Every line below between the line holding "mem_wdata[14]$_DFFE_PP0P_ | 2 |" and the line holding "sky130_fd_sc_hd__buf_4 80, sky130_fd_sc_hd__nand2_1", inclusive, should be repeated exactly, and all other lines omitted.

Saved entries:
■ ■ ■ ■

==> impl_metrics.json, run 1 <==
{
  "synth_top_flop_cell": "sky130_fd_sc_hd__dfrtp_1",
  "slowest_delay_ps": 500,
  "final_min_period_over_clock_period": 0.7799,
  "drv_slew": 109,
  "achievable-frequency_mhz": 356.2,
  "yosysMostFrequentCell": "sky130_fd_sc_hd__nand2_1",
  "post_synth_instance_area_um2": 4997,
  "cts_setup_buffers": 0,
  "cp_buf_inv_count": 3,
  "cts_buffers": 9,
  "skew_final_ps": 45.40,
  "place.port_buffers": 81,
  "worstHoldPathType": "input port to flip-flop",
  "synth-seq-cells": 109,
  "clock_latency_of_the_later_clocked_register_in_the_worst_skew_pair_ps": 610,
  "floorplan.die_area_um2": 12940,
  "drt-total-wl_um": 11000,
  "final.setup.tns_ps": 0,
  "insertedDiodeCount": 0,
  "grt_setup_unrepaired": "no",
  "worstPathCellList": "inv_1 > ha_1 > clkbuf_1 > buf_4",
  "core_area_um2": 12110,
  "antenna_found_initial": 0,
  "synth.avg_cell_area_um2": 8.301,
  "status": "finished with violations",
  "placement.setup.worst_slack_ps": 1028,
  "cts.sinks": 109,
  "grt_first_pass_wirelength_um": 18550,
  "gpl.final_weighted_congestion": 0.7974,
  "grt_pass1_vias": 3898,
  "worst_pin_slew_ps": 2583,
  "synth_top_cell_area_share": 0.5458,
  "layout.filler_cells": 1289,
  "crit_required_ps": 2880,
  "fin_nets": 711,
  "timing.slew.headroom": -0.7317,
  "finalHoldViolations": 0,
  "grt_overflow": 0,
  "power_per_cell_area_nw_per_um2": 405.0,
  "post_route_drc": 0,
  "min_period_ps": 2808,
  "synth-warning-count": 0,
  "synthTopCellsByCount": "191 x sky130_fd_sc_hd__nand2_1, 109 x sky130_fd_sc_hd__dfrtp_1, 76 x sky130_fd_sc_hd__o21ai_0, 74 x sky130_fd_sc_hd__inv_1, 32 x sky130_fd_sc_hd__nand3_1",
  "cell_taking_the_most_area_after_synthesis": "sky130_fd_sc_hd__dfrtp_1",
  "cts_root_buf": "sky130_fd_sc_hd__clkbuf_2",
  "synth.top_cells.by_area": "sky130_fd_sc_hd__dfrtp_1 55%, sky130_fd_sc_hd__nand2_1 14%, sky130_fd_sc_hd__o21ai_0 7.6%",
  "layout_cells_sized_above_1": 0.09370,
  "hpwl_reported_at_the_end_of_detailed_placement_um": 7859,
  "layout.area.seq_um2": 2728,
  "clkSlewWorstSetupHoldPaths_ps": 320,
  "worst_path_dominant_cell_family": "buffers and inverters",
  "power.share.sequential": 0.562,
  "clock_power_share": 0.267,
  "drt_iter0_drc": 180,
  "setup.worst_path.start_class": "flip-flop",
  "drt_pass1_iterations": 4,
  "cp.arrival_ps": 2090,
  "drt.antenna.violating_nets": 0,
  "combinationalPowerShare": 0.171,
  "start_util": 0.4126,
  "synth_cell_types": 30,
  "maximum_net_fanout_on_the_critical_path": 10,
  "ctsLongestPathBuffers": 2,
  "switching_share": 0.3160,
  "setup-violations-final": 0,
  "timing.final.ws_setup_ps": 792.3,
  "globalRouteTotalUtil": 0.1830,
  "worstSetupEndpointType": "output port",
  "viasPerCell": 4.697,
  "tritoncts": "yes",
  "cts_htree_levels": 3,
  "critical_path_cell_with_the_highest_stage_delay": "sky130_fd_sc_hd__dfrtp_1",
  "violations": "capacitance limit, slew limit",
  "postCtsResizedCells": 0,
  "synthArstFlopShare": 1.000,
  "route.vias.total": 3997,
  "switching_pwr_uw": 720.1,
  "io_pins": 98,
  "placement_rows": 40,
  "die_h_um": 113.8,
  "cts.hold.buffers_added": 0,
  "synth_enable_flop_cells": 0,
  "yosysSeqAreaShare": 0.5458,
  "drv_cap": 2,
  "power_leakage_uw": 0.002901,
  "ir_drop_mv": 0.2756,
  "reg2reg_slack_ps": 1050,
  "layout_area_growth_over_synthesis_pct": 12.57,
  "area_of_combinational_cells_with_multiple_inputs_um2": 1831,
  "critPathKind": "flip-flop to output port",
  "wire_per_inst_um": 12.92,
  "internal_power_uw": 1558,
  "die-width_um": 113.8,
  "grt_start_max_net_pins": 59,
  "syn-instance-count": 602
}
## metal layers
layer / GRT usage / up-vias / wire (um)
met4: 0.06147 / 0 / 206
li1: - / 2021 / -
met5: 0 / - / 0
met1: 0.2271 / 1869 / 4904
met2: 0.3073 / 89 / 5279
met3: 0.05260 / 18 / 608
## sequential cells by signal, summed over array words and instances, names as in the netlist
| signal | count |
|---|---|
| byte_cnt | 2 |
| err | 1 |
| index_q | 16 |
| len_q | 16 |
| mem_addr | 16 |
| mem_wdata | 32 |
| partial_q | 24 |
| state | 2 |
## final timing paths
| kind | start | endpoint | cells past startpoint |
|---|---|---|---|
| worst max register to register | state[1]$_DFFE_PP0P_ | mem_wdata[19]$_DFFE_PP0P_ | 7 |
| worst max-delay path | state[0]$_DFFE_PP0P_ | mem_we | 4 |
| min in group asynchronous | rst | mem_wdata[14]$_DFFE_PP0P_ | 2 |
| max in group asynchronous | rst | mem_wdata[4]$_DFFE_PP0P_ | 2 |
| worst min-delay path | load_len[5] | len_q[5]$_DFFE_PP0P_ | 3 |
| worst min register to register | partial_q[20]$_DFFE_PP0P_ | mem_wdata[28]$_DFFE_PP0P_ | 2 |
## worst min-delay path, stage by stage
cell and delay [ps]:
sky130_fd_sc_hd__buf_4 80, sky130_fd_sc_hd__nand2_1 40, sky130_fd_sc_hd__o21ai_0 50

■ ■ ■ ■

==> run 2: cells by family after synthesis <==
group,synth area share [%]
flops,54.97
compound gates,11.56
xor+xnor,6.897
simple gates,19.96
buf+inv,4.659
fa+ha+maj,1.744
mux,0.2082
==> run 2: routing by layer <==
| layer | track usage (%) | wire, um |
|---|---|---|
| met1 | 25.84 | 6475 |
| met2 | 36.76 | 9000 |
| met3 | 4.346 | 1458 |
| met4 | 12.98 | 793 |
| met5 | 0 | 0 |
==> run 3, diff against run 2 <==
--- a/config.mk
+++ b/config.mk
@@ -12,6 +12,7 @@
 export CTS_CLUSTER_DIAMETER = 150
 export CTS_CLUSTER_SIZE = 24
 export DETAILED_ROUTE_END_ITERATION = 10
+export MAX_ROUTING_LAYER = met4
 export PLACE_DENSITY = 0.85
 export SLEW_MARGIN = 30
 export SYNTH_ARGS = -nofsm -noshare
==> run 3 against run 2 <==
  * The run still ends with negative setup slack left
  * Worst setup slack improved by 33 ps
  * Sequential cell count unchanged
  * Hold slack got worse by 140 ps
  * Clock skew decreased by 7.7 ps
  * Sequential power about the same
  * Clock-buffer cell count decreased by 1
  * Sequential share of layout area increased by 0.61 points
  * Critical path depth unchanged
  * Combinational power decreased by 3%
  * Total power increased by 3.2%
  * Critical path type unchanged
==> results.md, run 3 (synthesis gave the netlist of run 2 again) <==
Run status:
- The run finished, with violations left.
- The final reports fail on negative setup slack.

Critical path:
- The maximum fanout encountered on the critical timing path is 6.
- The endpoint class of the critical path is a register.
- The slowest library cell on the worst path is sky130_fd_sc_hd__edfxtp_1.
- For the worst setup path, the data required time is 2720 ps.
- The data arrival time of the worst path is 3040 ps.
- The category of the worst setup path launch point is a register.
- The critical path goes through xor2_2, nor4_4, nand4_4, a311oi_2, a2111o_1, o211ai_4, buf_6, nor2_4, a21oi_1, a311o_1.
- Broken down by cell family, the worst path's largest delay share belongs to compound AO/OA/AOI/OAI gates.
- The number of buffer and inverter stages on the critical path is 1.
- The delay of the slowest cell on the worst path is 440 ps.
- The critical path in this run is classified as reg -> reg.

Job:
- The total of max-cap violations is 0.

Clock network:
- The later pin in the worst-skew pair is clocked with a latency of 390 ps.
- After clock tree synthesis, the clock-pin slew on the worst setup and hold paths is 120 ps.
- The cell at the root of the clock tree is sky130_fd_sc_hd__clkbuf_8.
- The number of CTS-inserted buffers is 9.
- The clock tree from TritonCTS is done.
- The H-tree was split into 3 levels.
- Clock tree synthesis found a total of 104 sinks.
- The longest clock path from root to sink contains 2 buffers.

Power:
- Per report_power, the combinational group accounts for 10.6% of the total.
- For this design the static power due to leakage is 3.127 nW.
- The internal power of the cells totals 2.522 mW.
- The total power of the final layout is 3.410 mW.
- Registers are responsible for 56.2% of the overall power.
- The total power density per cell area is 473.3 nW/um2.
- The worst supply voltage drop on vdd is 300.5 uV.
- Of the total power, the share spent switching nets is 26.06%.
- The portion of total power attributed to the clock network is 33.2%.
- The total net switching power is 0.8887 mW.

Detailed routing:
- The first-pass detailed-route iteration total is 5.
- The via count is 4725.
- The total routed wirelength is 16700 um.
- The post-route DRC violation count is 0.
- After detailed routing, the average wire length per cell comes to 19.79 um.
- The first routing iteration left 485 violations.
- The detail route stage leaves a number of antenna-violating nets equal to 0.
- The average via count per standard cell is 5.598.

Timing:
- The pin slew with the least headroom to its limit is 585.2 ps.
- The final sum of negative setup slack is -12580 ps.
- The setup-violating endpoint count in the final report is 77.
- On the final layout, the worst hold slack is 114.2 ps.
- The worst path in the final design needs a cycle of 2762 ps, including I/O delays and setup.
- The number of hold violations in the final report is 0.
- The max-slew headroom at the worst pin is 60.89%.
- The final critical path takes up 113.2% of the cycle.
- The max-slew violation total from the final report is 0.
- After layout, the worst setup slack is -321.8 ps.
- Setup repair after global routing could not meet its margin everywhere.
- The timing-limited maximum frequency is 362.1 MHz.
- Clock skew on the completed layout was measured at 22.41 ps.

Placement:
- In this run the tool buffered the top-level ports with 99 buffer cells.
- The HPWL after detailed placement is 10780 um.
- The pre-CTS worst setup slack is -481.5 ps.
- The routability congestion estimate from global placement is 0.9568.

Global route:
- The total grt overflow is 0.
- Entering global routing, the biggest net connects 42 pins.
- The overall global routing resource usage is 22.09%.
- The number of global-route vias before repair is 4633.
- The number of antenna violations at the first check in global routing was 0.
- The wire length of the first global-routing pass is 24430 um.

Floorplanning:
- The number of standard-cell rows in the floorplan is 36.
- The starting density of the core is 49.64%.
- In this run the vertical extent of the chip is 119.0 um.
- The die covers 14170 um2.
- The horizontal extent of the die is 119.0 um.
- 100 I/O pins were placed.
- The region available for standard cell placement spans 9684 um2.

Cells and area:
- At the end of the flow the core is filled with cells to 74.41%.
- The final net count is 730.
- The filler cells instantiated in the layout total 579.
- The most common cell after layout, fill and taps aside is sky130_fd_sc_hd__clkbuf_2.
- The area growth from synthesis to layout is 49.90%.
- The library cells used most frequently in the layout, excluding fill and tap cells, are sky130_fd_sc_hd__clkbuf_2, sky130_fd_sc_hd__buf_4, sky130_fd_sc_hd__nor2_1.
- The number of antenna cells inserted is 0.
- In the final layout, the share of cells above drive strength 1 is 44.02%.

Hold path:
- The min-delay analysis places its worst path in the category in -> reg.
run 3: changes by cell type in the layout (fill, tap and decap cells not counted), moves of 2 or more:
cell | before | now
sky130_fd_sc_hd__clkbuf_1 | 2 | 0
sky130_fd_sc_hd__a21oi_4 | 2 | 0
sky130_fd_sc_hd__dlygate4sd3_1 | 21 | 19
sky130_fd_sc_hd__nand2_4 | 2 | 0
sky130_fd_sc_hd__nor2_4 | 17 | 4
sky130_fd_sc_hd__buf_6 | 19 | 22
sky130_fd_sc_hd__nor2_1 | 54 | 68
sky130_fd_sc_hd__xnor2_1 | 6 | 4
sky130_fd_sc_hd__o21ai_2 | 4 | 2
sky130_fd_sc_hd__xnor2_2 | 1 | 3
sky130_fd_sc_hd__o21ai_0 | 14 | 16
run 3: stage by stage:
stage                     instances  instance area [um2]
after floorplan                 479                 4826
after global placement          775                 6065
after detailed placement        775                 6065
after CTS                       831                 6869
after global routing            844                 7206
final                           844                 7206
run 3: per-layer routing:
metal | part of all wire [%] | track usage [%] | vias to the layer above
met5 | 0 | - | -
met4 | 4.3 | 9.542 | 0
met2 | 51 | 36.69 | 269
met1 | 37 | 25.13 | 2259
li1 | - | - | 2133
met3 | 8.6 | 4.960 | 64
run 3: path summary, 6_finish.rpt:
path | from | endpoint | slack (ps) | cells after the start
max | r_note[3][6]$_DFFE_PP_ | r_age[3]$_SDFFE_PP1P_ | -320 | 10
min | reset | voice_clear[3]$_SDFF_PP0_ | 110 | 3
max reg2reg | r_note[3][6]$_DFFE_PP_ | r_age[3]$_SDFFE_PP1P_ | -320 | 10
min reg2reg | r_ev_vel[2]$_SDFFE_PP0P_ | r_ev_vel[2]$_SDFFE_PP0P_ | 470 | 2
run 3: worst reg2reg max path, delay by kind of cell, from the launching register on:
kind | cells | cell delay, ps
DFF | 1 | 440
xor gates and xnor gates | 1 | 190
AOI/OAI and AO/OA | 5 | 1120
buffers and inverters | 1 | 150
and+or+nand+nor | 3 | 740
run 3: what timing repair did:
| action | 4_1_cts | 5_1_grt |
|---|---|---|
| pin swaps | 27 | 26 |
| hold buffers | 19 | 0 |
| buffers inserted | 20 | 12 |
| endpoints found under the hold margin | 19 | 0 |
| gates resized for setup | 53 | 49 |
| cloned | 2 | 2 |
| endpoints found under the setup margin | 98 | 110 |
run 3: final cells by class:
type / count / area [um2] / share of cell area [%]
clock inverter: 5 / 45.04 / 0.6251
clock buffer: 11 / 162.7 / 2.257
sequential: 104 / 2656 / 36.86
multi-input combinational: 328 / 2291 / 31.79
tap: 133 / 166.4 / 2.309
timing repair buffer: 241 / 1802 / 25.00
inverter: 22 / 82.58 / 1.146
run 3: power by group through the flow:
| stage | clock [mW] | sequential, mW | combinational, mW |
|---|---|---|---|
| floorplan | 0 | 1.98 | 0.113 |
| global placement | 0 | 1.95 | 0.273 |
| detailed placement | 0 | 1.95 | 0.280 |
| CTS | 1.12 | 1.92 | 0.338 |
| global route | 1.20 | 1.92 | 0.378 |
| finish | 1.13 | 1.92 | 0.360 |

■ ■ ■ ■

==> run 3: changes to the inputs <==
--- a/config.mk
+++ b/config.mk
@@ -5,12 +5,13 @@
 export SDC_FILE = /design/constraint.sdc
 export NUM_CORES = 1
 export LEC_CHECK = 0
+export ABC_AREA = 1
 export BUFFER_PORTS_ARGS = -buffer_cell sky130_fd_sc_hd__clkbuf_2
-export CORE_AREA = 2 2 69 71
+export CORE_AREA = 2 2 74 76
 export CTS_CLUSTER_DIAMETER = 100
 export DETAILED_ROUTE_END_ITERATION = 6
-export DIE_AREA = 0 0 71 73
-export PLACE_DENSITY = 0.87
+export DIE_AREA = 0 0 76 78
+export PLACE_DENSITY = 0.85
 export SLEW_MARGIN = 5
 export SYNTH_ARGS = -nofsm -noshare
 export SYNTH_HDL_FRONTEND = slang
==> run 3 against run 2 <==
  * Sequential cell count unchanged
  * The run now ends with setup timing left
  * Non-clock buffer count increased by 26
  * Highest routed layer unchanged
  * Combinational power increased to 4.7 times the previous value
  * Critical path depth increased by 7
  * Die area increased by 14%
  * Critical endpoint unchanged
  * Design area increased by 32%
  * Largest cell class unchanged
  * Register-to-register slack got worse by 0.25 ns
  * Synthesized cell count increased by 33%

■ ■ ■ ■

SOLVED EXERCISE:
| min in group asynchronous | rst | mem_wdata[14]$_DFFE_PP0P_ | 2 |
| max in group asynchronous | rst | mem_wdata[4]$_DFFE_PP0P_ | 2 |
| worst min-delay path | load_len[5] | len_q[5]$_DFFE_PP0P_ | 3 |
| worst min register to register | partial_q[20]$_DFFE_PP0P_ | mem_wdata[28]$_DFFE_PP0P_ | 2 |
## worst min-delay path, stage by stage
cell and delay [ps]:
sky130_fd_sc_hd__buf_4 80, sky130_fd_sc_hd__nand2_1 40, sky130_fd_sc_hd__o21ai_0 50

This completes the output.